ESRP1

ESPR1 is an epithelial cell-type-specific splicing regulator (Warzecha et al., 2009 [PubMed 19285943]). [supplied by OMIM, Aug 2009]

Full Name

Epithelial Splicing Regulatory Protein 1

Research Area

mRNA splicing factor that regulates the formation of epithelial cell-specific isoforms. Specifically regulates the expression of FGFR2-IIIb, an epithelial cell-specific isoform of FGFR2. Also regulates the splicing of CD44, CTNND1, ENAH, 3 transcripts that undergo changes in splicing during the epithelial-to-mesenchymal transition (EMT). Acts by directly binding specific sequences in mRNAs. Binds the GU-rich sequence motifs in the ISE/ISS-3, a cis-element regulatory region present in the mRNA of FGFR2 (PubMed:19285943).

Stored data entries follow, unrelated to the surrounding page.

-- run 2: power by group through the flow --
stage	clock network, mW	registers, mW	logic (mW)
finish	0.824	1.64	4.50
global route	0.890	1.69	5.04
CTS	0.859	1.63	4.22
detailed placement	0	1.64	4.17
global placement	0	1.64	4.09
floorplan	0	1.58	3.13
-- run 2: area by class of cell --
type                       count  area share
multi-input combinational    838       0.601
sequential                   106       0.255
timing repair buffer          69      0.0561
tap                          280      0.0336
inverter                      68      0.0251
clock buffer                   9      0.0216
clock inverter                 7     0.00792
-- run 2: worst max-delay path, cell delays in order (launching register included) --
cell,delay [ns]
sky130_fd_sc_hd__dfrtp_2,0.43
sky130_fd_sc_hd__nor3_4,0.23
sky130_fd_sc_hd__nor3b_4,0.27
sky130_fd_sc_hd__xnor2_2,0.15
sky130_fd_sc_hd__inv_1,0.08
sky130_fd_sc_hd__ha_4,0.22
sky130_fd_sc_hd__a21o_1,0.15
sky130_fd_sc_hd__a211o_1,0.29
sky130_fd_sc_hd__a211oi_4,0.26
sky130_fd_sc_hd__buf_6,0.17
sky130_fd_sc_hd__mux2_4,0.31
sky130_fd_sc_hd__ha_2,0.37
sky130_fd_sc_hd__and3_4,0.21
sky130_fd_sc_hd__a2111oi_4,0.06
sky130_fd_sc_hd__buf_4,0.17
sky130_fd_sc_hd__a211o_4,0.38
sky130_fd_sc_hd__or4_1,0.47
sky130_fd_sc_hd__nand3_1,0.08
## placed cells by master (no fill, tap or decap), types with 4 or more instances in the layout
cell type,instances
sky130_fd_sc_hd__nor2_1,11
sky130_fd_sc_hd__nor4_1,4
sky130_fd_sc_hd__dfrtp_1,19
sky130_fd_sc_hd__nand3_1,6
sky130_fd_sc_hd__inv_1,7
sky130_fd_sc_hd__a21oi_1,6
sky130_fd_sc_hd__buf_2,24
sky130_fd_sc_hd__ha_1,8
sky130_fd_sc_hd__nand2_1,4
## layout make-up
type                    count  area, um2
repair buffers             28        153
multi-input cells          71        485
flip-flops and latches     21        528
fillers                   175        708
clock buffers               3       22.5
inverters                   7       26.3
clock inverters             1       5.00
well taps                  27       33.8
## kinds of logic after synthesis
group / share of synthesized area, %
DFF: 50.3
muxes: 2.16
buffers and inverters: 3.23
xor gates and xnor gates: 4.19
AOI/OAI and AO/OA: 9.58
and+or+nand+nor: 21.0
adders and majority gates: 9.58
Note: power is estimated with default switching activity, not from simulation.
### config.mk
export PLATFORM = sky130hd
export DESIGN_NAME = glue_periph_bridge
export DESIGN_NICKNAME = d
export VERILOG_FILES = /design/src/rtl/glue_pkg.sv /design/src/rtl/glue_wait_gen.sv /design/src/rtl/glue_wr_shaper.sv /design/src/rtl/glue_reset_pulse.sv /design/src/rtl/glue_periph_bridge.sv
export SDC_FILE = /design/constraint.sdc
export NUM_CORES = 1
export LEC_CHECK = 0
export ABC_AREA = 1
export ABC_CLOCK_PERIOD_IN_PS = 1700
export BUFFER_PORTS_ARGS = -buffer_cell sky130_fd_sc_hd__buf_2
export CAP_MARGIN = 20
export CORE_AREA = 2 2 39 41
export DETAILED_ROUTE_END_ITERATION = 10
export DIE_AREA = 0 0 41 43
export HOLD_SLACK_MARGIN = 0.05
export PLACE_DENSITY = 0.7
export SLEW_MARGIN = 20
export SYNTH_ARGS = -nofsm -noshare
export SYNTH_HDL_FRONTEND = slang
export SYNTH_SLANG_ARGS = --single-unit
### constraint.sdc
create_clock -name clk -period 1.7 [get_ports clk]
set_clock_uncertainty 0.05 [all_clocks]
set_input_delay 0.085 -clock clk [delete_from_list [all_inputs] [get_ports clk]]
set_output_delay 0.085 -clock clk [all_outputs]
set_load 0.05 [all_outputs]
### src/rtl/glue_pkg.sv
package glue_pkg;
  // Width needed to hold the values 0..n, never less than one bit.
  function automatic int unsigned cnt_width(input int unsigned n);
    int unsigned w;
    w = $clog2(n + 1);
    return (w < 1) ? 1 : w;
  endfunction

  // Value loaded into the wait counter when an access begins.
  function automatic int unsigned wait_load(input int unsigned waits);
    return (waits == 0) ? 0 : waits - 1;
  endfunction
endpackage

### src/rtl/glue_wait_gen.sv
module glue_wait_gen #(
  parameter int unsigned WAIT_CYC = 4
) (
  input  logic clk,
  input  logic rst_n,
  input  logic hit,
  output logic dm_ack
);
  import glue_pkg::*;
  localparam int unsigned CW = cnt_width(WAIT_CYC);

  logic          active;
  logic [CW-1:0] cnt;
  logic          start;

  assign start = hit & ~active;

  always_ff @(posedge clk or negedge rst_n) begin
    if (!rst_n) begin
      active <= 1'b0;
      cnt    <= '0;
    end else if (!hit) begin
      active <= 1'b0;
      cnt    <= '0;
    end else if (start) begin
      active <= 1'b1;
      cnt    <= CW'(wait_load(WAIT_CYC));
    end else if (cnt != '0) begin
      cnt <= cnt - 1'b1;
    end
  end

  assign dm_ack = ~hit | (active & (cnt == '0));
endmodule

### src/rtl/glue_wr_shaper.sv
module glue_wr_shaper (
  input  logic clk,
  input  logic rst_n,
  input  logic hit,
  input  logic dm_wr_n,
  output logic wr_line_n
);
  logic wr_dly_n;

  always_ff @(posedge clk or negedge rst_n) begin
    if (!rst_n) wr_dly_n <= 1'b1;
    else        wr_dly_n <= ~(hit & ~dm_wr_n);
  end

  // Assertion waits one edge; release follows the raw strobe at once.
  assign wr_line_n = wr_dly_n | dm_wr_n | ~hit;
endmodule

### src/rtl/glue_reset_pulse.sv
module glue_reset_pulse #(
  parameter int unsigned RST_CYC = 2
) (
  input  logic clk,
  input  logic rst_n,
  input  logic prst_req,
  output logic rst_act
);
  import glue_pkg::*;
  localparam int unsigned CW = cnt_width(RST_CYC);

  logic [CW-1:0] cnt;

  always_ff @(posedge clk or negedge rst_n) begin
    if (!rst_n)             cnt <= '0;
    else if (cnt != '0)     cnt <= cnt - 1'b1;
    else if (prst_req)      cnt <= CW'(RST_CYC);
  end

  assign rst_act = (cnt != '0);
endmodule

### src/rtl/glue_periph_bridge.sv
module glue_periph_bridge #(
  parameter int unsigned ADDR_W   = 16,
  parameter logic [ADDR_W-3:0] PERIPH_BASE = 14'h3C00,
  parameter int unsigned WAIT_CYC = 4,
  parameter int unsigned RST_CYC  = 2
) (
  input  logic              clk,
  input  logic              rst_n,
  input  logic [ADDR_W-1:0] bus_addr,
  input  logic              dm_rd_n,
  input  logic              dm_wr_n,
  input  logic              prst_req,
  output logic              per_cs_n,
  output logic              per_rd_n,
  output logic              per_wr_n,
  output logic              per_dc,
  output logic              per_ch,
  output logic              dm_ack
);
  logic hit;
  logic rst_act;
  logic wr_line_n;

  assign hit = (bus_addr[ADDR_W-1:2] == PERIPH_BASE) & (~dm_rd_n | ~dm_wr_n);

  glue_wait_gen #(.WAIT_CYC(WAIT_CYC)) u_wait (
    .clk(clk), .rst_n(rst_n), .hit(hit), .dm_ack(dm_ack)
  );

  glue_wr_shaper u_wr (
    .clk(clk), .rst_n(rst_n), .hit(hit), .dm_wr_n(dm_wr_n), .wr_line_n(wr_line_n)
  );

  glue_reset_pulse #(.RST_CYC(RST_CYC)) u_rst (
    .clk(clk), .rst_n(rst_n), .prst_req(prst_req), .rst_act(rst_act)
  );

  assign per_cs_n = ~(hit | rst_act);
  assign per_rd_n = ~((hit & ~dm_rd_n) | rst_act);
  assign per_wr_n = wr_line_n & ~rst_act;
  assign per_dc   = bus_addr[0];
  assign per_ch   = bus_addr[1];
endmodule

==> results of run 1 <==
[flip-flops by register name (all words and copies together) (netlist names)]
signal	flops
u_rst.cnt	2
u_wr.wr_dly_n	1
u_wait.active	1
u_wait.cnt	3
[per-layer routing]
metal	GRT usage (%)	vias to the layer above
met4	10.00	0
li1	-	267
met2	17.50	15
met1	15.95	195
met3	3.141	2
met5	0	-
[final cells by class]
class / count / area share [%]
multi-input cells: 50 / 42.22
flip-flops and latches: 7 / 26.11
inverters: 10 / 5.556
well taps: 16 / 2.963
clock buffers: 4 / 3.889
repair buffers: 24 / 19.26
[power by group]
part	internal (mW)	total [mW]	leakage (nW)	switching, mW
Sequential	0.192	0.204	0.0904	0.0123
Clock	0.0893	0.147	0.0150	0.0578
Combinational	0.0973	0.342	0.239	0.244
Total	0.379	0.693	0.344	0.315
[cell usage after synthesis]
cell / number / area, um2
a21oi_1: 1 / 5.000
and2_4: 1 / 8.760
buf_4: 2 / 15.01
dfrtp_1: 6 / 150.1
dfstp_2: 1 / 26.28
ha_1: 4 / 50.05
inv_1: 10 / 37.54
nand2_1: 15 / 56.30
nand2_2: 2 / 12.51
nand3_1: 1 / 5.000
nand3_2: 1 / 10.01
nand4_1: 6 / 37.54
nor2_1: 11 / 41.29
nor2_2: 3 / 18.77
nor2_4: 2 / 22.52
o21ai_0: 1 / 5.000
or2_1: 1 / 6.260
or2_2: 1 / 6.260
[worst max path at each step]
| stage | startpoint | to | slack, ps | cells after the start |
|---|---|---|---|---|
| final | dm_wr_n | dm_ack | 60 | 8 |
| after global routing | dm_wr_n | dm_ack | 7 | 8 |
| after CTS | dm_wr_n | dm_ack | 20 | 8 |
| after detailed placement | u_wait.cnt[0] | u_wait.cnt[0] | 380 | 7 |
| after global placement | u_wait.cnt[0] | dm_ack | 430 | 6 |
| after floorplan | u_rst.cnt[0] | per_rd_n | 280 | 4 |
[worst min-delay path, delay by kind of cell]
kind	cells	cell delay, ps
AO/OA/AOI/OAI	1	80
buffers and inverters	1	70
AND/OR/NAND/NOR	1	130
[metrics by stage]
| step | total power, mW | cell area [um2] |
|---|---|---|
| after floorplan | 0.4752 | 514.2 |
| after global placement | 0.5418 | 629.4 |
| after detailed placement | 0.5474 | 629.4 |
| after CTS | 0.7071 | 675.6 |
| after global routing | 0.7599 | 675.6 |
| final | 0.6932 | 675.6 |
[cells by family (layout without fill, tap and decap cells)]
logic type / Yosys count / after routing / share of synthesized area, %
and+or+nand+nor: 44 / 44 / 43.80
adders and majority gates: 4 / 4 / 9.733
AOI/OAI and AO/OA: 2 / 2 / 1.945
DFF: 7 / 7 / 34.31
buffers and inverters: 12 / 38 / 10.22
[timing repair]
item	4_1_cts	5_1_grt
hold buffers	2	0
setup endpoints to repair	0	2
buffers inserted	0	0
resized for setup	0	0
hold endpoints to repair	8	0
==> impl_metrics.py, run 1 <==
metrics = {
    "timing": {
        "finalSetupTns_ps": 0,
        "hold_ws_ps": 115.1,
        "maxSlewViolCount": 0,
        "timing.fmax_mhz": 610.0,
        "min_period_over_period_pct": 96.43,
        "rsz0062_at_grt": "false",
        "hold_viol": 0,
        "setup_viol": 0,
        "max_slew_margin_pct": 83.43,
        "worst_pin_slew_ps": 250.3,
        "post-route-min-period_ps": 1639,
        "finalWorstSetupSlack_ps": 60.67,
    },
    "routing": {
        "vias_per_cell": 4.315,
        "drt_iter0_drc": 1,
        "dr.pass1.iters": 4,
        "num_vias": 479,
        "m1WireLength_um": 450,
        "drt-total-wl_um": 943,
        "final_antenna_net_count": 0,
        "wl_met3_um": 67,
        "post_drt_wl_per_cell_um": 8.495,
        "drc": 0,
        "top_layer": "met4",
        "met2WireLength_um": 418,
    },
    "cells_and_area": {
        "antenna_cells": 0,
        "final_layout_size_suffix_gt1_share_pct": 37.89,
        "fin_nets": 121,
        "fillCellCount": 146,
        "final-seq-area_um2": 176.4,
        "final_cell_count_no_fill": 111,
        "final_util_pct": 48.82,
        "area_growth_pct": 31.39,
        "layout_commonest_cell": "buf_2",
        "mostFrequentLayoutCells": "buf_2, nand2_1, nor2_1, inv_1",
        "multi_input_area_um2": 285.3,
    },
    "clock_tree": {
        "root_buffer": "clkbuf_4",
        "cts_tree": "done",
        "clock_sinks": 7,
        "htreeDepth": 1,
        "cts_buffers": 3,
        "clk-insertion-delay-late_ps": 250,
        "clkTransAtPathRegs_ps": 50,
        "clockBufferDepth": 2,
    },
    "floorplan": {
        "fp.dieH_um": 43,
        "row_count": 14,
        "die_area_mm2": 0.001763,
        "io_pins": 27,
        "start_util_pct": 37.16,
        "fp.dieW_um": 41,
        "core-area_mm2": 0.001384,
    },
    "placed_design": {
        "numPortBuffers": 22,
        "place_inst": 105,
        "gp_congestion": 0.6760,
        "hpwl_um": 776.8,
        "pre_cts_ws_ps": 384.7,
    },
    "critical_path": {
        "path_cells": "dlygate4sd3_1 > buf_2 > nand2_1 > nand2_1 > nor2_4 > and2_4 > nand2_2 > buf_2",
        "regToRegSetupSlack_ps": 370,
        "reg2regPathDepth": 7,
        "rr_endpoint": "u_wait.cnt[0]",
        "r2r_start": "u_wait.cnt[0]",
        "crit_path_top_delay_cell": "dlygate4sd3_1",
        "crit_required_ps": 1560,
        "path_buf_inv": 3,
        "criticalPathCategory": "in -> out",
        "crit_path_start_kind": "input port",
        "crit_arrival_ps": 1500,
        "crit_path_end_kind": "output port",
        "critPathTopFamily": "buffers and inverters",
        "critical_path.max_fanout": 7,
        "crit_path_max_incr_delay_ps": 530,
    },
    "run_status": {
        "outcome": "finished clean",
    },
    "min_path": {
        "hold_path_end": "u_rst.cnt[1]",
        "min_from": "prst_req",
        "hold_depth": 3,
        "min-delay-path-class": "in -> reg",
    },
    "logic_synthesis": {
        "ys_types": 18,
        "syn_area_um2": 514.2,
        "syn_inst": 69,
        "syn_area_per_cell_um2": 7.453,
        "ys_seq_area_share_pct": 34.31,
        "synth-seq-cells": 7,
        "synthesis.nets": 94,
        "yosysWarningCount": 0,
    },
    "pwr": {
        "power_leakage_nw": 0.3441,
        "power_density_mw_per_mm2": 1026,
        "ir_drop_v": 0.0006534,
    },
    "global_routing": {
        "grt_max_degree": 8,
        "grt_pass1_vias": 411,
        "grt_pass1_wl_mm": 1.476,
        "grtUsageTotal_pct": 12.68,
        "gr-total-overflow": 0,
        "antenna_found_initial": 0,
    },
    "flow_run": {
        "maxCapViolCount": 0,
    },
}
(Power assumes the default switching activity.)
==> inputs of run 2 (changes only) <==
--- a/config.mk
+++ b/config.mk
@@ -13,7 +13,7 @@
 export DETAILED_ROUTE_END_ITERATION = 10
 export DIE_AREA = 0 0 41 43
 export HOLD_SLACK_MARGIN = 0.05
-export PLACE_DENSITY = 0.7
+export PLACE_DENSITY = 0.78
 export SLEW_MARGIN = 20
 export SYNTH_ARGS = -nofsm -noshare
 export SYNTH_HDL_FRONTEND = slang
==> run 2 against run 1 <==
Effect of this change: register-to-register slack improved by 40 ps; largest power group unchanged; die area unchanged; via count increased by 7.5%; global-route usage increased by 2.5 points.
==> impl_metrics.py, run 2 (synthesized netlist as in run 1, its figures left out) <==
metrics = {
    "run_status": {
        "outcome": "finished clean",
    },
    "placed_design": {
        "numPortBuffers": 22,
        "gp_congestion": 0.6953,
        "hpwl_um": 850.7,
    },
    "global_routing": {
        "grt_max_degree": 8,
        "grt_pass1_vias": 481,
        "gr-total-overflow": 0,
        "grtUsageTotal_pct": 15.20,
        "grt_pass1_wl_mm": 1.794,
        "antenna_found_initial": 0,
    },
    "clock_tree": {
        "cts_buffers": 3,
        "clock_sinks": 7,
        "cts_tree": "done",
        "clockBufferDepth": 2,
        "root_buffer": "clkbuf_4",
        "clk-insertion-delay-late_ps": 250,
        "htreeDepth": 1,
        "clkTransAtPathRegs_ps": 50,
    },
    "timing": {
        "finalSetupTns_ps": 0,
        "timing.fmax_mhz": 641.2,
        "rsz0062_at_grt": "false",
        "worst_pin_slew_ps": 249.0,
        "hold_viol": 0,
        "maxSlewViolCount": 0,
        "min_period_over_period_pct": 91.74,
        "post-route-min-period_ps": 1560,
        "max_slew_margin_pct": 83.51,
        "setup_viol": 0,
    },
    "floorplan": {
        "io_pins": 27,
        "row_count": 14,
        "core-area_mm2": 0.001384,
        "start_util_pct": 37.16,
        "fp.dieH_um": 43,
        "fp.dieW_um": 41,
        "die_area_mm2": 0.001763,
    },
    "routing": {
        "vias_per_cell": 4.598,
        "final_antenna_net_count": 0,
        "num_vias": 515,
        "drt_iter0_drc": 6,
        "post_drt_wl_per_cell_um": 9.348,
        "drt-total-wl_mm": 1.047,
        "drc": 0,
        "dr.pass1.iters": 4,
    },
    "critical_path": {
        "path_buf_inv": 2,
        "critical_path.max_fanout": 5,
        "reg2regPathDepth": 7,
        "crit_path_start_kind": "flop",
        "rr_endpoint": "u_wait.cnt[0]",
        "crit_path_max_incr_delay_ps": 360,
        "path_cells": "inv_1 > ha_1 > ha_1 > nand2_2 > nand2_2 > clkbuf_4",
        "r2r_start": "u_wait.cnt[0]",
        "crit_path_end_kind": "output port",
        "critPathTopFamily": "adder cells",
        "crit_arrival_ps": 1420,
        "crit_path_top_delay_cell": "dfrtp_1",
        "criticalPathCategory": "reg -> out",
        "crit_required_ps": 1560,
        "regToRegSetupSlack_ps": 410,
    },
    "pwr": {
        "power_density_mw_per_mm2": 1022,
        "ir_drop_v": 0.0005995,
        "power_leakage_nw": 0.3521,
    },
    "cells_and_area": {
        "largest_reg_flops": 3,
        "area_growth_pct": 33.82,
        "registers.top_by_ff_count": "u_wait.cnt",
        "final_util_pct": 49.73,
        "mostFrequentLayoutCells": "buf_2, nand2_1, nor2_1, inv_1",
        "reg_top3": "u_wait.cnt (3), u_rst.cnt (2)",
        "fillCellCount": 138,
        "antenna_cells": 0,
        "fin_nets": 122,
        "layout_commonest_cell": "buf_2",
        "final_layout_size_suffix_gt1_share_pct": 39.58,
    },
    "min_path": {
        "min_from": "prst_req",
        "hold_depth": 3,
        "min-delay-path-class": "in -> reg",
        "hold_path_end": "u_rst.cnt[1]",
    },
    "flow_run": {
        "maxCapViolCount": 0,
    },
}
[run 2: changes by cell type in the layout (fill, tap and decap cells not counted), sizes merged]
cell | previous run | this run
clkbuf | 4 | 5
[run 2: routing by layer]
metal | routed length [um] | vias to the layer above | track usage [%]
li1 | - | 269 | -
met1 | 454 | 231 | 17.22
met2 | 518 | 13 | 24.06
met3 | 68 | 2 | 3.141
met4 | 6 | 0 | 10.00
met5 | 0 | - | 0
[run 2: worst max path at each step]
| stage | to | start | cells after the start |
|---|---|---|---|
| 2_1_floorplan | per_rd_n | u_rst.cnt[0] | 4 |
| 3_3_place_gp | dm_ack | u_wait.cnt[0] | 6 |
| 3_5_place_dp | u_wait.cnt[0] | u_wait.cnt[0] | 7 |
| 4_1_cts | dm_ack | dm_wr_n | 8 |
| 5_1_grt | dm_ack | u_wait.cnt[0] | 6 |
| 6_report | dm_ack | u_wait.cnt[0] | 6 |
[run 2: what timing repair did]
action	CTS	global route
setup buffers	0	1
hold endpoints to repair	8	0
setup endpoints to repair	0	2
hold buffers	2	0
gates resized for setup	0	2
[run 2: power breakdown]
group / internal, mW / total (mW) / switching (mW)
combinational: 0.0982 / 0.344 / 0.245
sequential: 0.192 / 0.205 / 0.0129
clock: 0.0898 / 0.155 / 0.0649
total: 0.380 / 0.703 / 0.323
[run 2: metrics by stage]
| stage | hold WS [ps] | area (um2) | setup slack, ps | cells | total power [mW] |
|---|---|---|---|---|---|
| after floorplan | -260.6 | 514.2 | 284.7 | 69 | 0.4752 |
| after global placement | -124.4 | 629.4 | 419.4 | 105 | 0.5405 |
| after detailed placement | -121.5 | 629.4 | 361.4 | 105 | 0.5512 |
| after CTS | 117.7 | 675.6 | 23.22 | 111 | 0.7164 |
| after global routing | 120.1 | 688.2 | 32.52 | 112 | 0.7573 |
| final | 119.0 | 688.2 | 140.5 | 112 | 0.7033 |
[run 2: final cells by class]
cell class	count	area [um2]	share of cell area (%)
inverter	10	37.54	5.455
clock buffer	4	26.28	3.818
tap	16	20.02	2.909
timing repair buffer	25	140.1	20.36
sequential	7	176.4	25.64
multi-input combinational	50	287.8	41.82
[run 2: tightest hold or removal path: cells and delay by family]
kind	cells	cell delay [ps]
AND/OR/NAND/NOR	1	140
buffers and inverters	1	70
AO/OA/AOI/OAI	1	80
==> inputs of run 3 (changes only) <==
--- a/config.mk
+++ b/config.mk
@@ -6,7 +6,7 @@
 export NUM_CORES = 1
 export LEC_CHECK = 0
 export ABC_AREA = 1
-export ABC_CLOCK_PERIOD_IN_PS = 1700
+export ABC_CLOCK_PERIOD_IN_PS = 1600
 export BUFFER_PORTS_ARGS = -buffer_cell sky130_fd_sc_hd__buf_2
 export CAP_MARGIN = 20
 export CORE_AREA = 2 2 39 41
==> constraint.sdc (replaced) <==
create_clock -name clk -period 1.6 [get_ports clk]
set_clock_uncertainty 0.05 [all_clocks]
set_input_delay 0.08 -clock clk [delete_from_list [all_inputs] [get_ports clk]]
set_output_delay 0.08 -clock clk [all_outputs]
set_load 0.05 [all_outputs]
==> run 3 against run 2 <==
Effect of this change: clock power increased by 5%; non-clock buffer count is 1 higher; sequential power increased by 5%; utilization grew 0.54 points; combinational power rose by 5%; sequential share of layout area is 0.28 points lower; hold slack got worse by 12 ps; via count decreased by 0.78%; setup slack worse by 52 ps; cell area is 1.1% higher; first-iteration DRC count rose by 17%; critical path type unchanged.
==> impl_metrics.py, run 3 (synthesized netlist as in run 1, its figures left out) <==
metrics = {
    "clock_tree": {
        "clk-insertion-delay-late_ps": 250,
        "root_buffer": "clkbuf_4",
        "clockBufferDepth": 2,
        "cts_buffers": 3,
        "cts_tree": "done",
        "htreeDepth": 1,
        "clock_sinks": 7,
        "clkTransAtPathRegs_ps": 50,
    },
    "min_path": {
        "min-delay-path-class": "in -> reg",
        "min_from": "prst_req",
        "hold_depth": 3,
        "hold_path_end": "u_rst.cnt[1]",
    },
    "critical_path": {
        "cp-startpoint": "u_wait.cnt[0]",
        "critical_path.max_fanout": 4,
        "rr_endpoint": "u_wait.cnt[0]",
        "reg2regPathDepth": 7,
        "path_cells": "inv_1 > ha_1 > ha_1 > nand2_2 > nand2_2 > buf_4",
        "criticalPathCategory": "reg -> out",
        "regToRegSetupSlack_ps": 320,
        "crit_required_ps": 1470,
        "crit_arrival_ps": 1380,
        "crit_path_end_kind": "output port",
        "r2r_start": "u_wait.cnt[0]",
        "crit_path_top_delay_cell": "dfrtp_1",
        "crit_path_max_incr_delay_ps": 360,
        "crit_path_start_kind": "flop",
    },
    "global_routing": {
        "grt_max_degree": 8,
        "grt_pass1_wl_mm": 1.821,
        "gr-total-overflow": 0,
        "antenna_found_initial": 0,
        "grtUsageTotal_pct": 15.30,
        "grt_pass1_vias": 501,
    },
    "floorplan": {
        "fp.dieW_um": 41,
        "fp.dieH_um": 43,
        "die_area_mm2": 0.001763,
        "core-area_mm2": 0.001384,
        "start_util_pct": 37.16,
        "io_pins": 27,
        "row_count": 14,
    },
    "placed_design": {
        "placed_cell_area_um2": 629.4,
        "gp_congestion": 0.6957,
        "numPortBuffers": 22,
        "hpwl_um": 835.9,
        "place_inst": 105,
        "pre_cts_ws_ps": 267.1,
    },
    "timing": {
        "max_slew_margin_pct": 83.32,
        "post-route-min-period_ps": 1512,
        "min_period_over_period_pct": 94.49,
        "setup_viol": 0,
        "worst_pin_slew_ps": 251.9,
        "hold_viol": 0,
        "timing.fmax_mhz": 661.4,
        "maxSlewViolCount": 0,
        "hold_ws_ps": 107.3,
        "finalWorstSetupSlack_ps": 88.15,
    },
    "pwr": {
        "ir_drop_v": 0.0006338,
        "power_leakage_nw": 0.3548,
        "power_density_mw_per_mm2": 1064,
        "fin_total_pwr_mw": 0.7403,
    },
    "cells_and_area": {
        "largest_reg_flops": 3,
        "fin_nets": 123,
        "antenna_cells": 0,
        "registers.top_by_ff_count": "u_wait.cnt",
        "reg_top3": "u_wait.cnt (3), u_rst.cnt (2)",
        "final-seq-area_um2": 176.4,
        "design_area_um2": 695.7,
        "fillCellCount": 146,
        "final_cell_count_no_fill": 113,
        "area_growth_pct": 35.28,
        "layout_commonest_cell": "buf_2",
        "mostFrequentLayoutCells": "buf_2, nand2_1, nor2_1, inv_1",
        "multi_input_area_um2": 287.8,
        "final_layout_size_suffix_gt1_share_pct": 40.21,
    },
    "routing": {
        "dr.pass1.iters": 4,
        "post_drt_wl_per_cell_um": 9.655,
        "drt_iter0_drc": 7,
        "vias_per_cell": 4.522,
        "num_vias": 511,
        "drc": 0,
        "drt-total-wl_mm": 1.091,
        "final_antenna_net_count": 0,
    },
    "run_status": {
        "outcome": "finished clean",
    },
    "flow_run": {
        "maxCapViolCount": 0,
    },
}
## run 3: worst max path at each step
stage,endpoint,depth (start not counted)
finish,dm_ack,6
global route,dm_ack,6
CTS,dm_ack,6
detailed placement,u_wait.cnt[0],7
global placement,dm_ack,6
floorplan,per_rd_n,4
## run 3: critical path, delay by kind of cell (launching register included)
family / cells / cell delay (ps)
adder cells (fa/ha/maj): 2 / 390
buffers and inverters: 2 / 230
flip-flops: 1 / 360
AND/OR/NAND/NOR: 2 / 160
## run 3: stage by stage
stage / setup TNS [ps] / utilization [%]
floorplan: 0 / -
global placement: 0 / 45.48
detailed placement: 0 / 45.48
CTS: 0 / 49.01
global route: -18.92 / 50.27
finish: 0 / 50.27
## run 3: repair_timing
item / in CTS / in global routing
endpoints found under the setup margin: 1 / 1
hold buffers: 2 / 0
buffers inserted: 0 / 2
gates resized for setup: 1 / 1
pin swaps: 0 / 1
endpoints found under the hold margin: 8 / 0
## run 3: layout make-up
cell class,count,share of cell area [%]
Multi-Input combinational cell,50,41.37
Sequential cell,7,25.36
Timing Repair Buffer,26,21.22
Inverter,10,5.396
Clock buffer,4,3.777
Tap cell,16,2.878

Regulates splicing and expression of genes involved in inner ear development, auditory hair cell differentiation, and cell fate specification in the cochlear epithelium (By similarity).

Biological Process

mRNA processing Source: UniProtKB-KW
Regulation of inner ear auditory receptor cell fate specification Source: UniProtKB
Regulation of RNA splicing Source: UniProtKB
RNA splicing Source: UniProtKB-KW

Cellular Location

Nucleus

Involvement in disease

Deafness, autosomal recessive, 109 (DFNB109):
A form of non-syndromic, sensorineural deafness characterized by bilateral, congenital, severe to profound hearing loss. Sensorineural deafness results from damage to the neural receptors of the inner ear, the nerve pathways to the brain, or the area of the brain that receives sound information. DFNB109 affected individuals additionally exhibit vestibular dysplasia, although they do not manifest problems with balance or movement.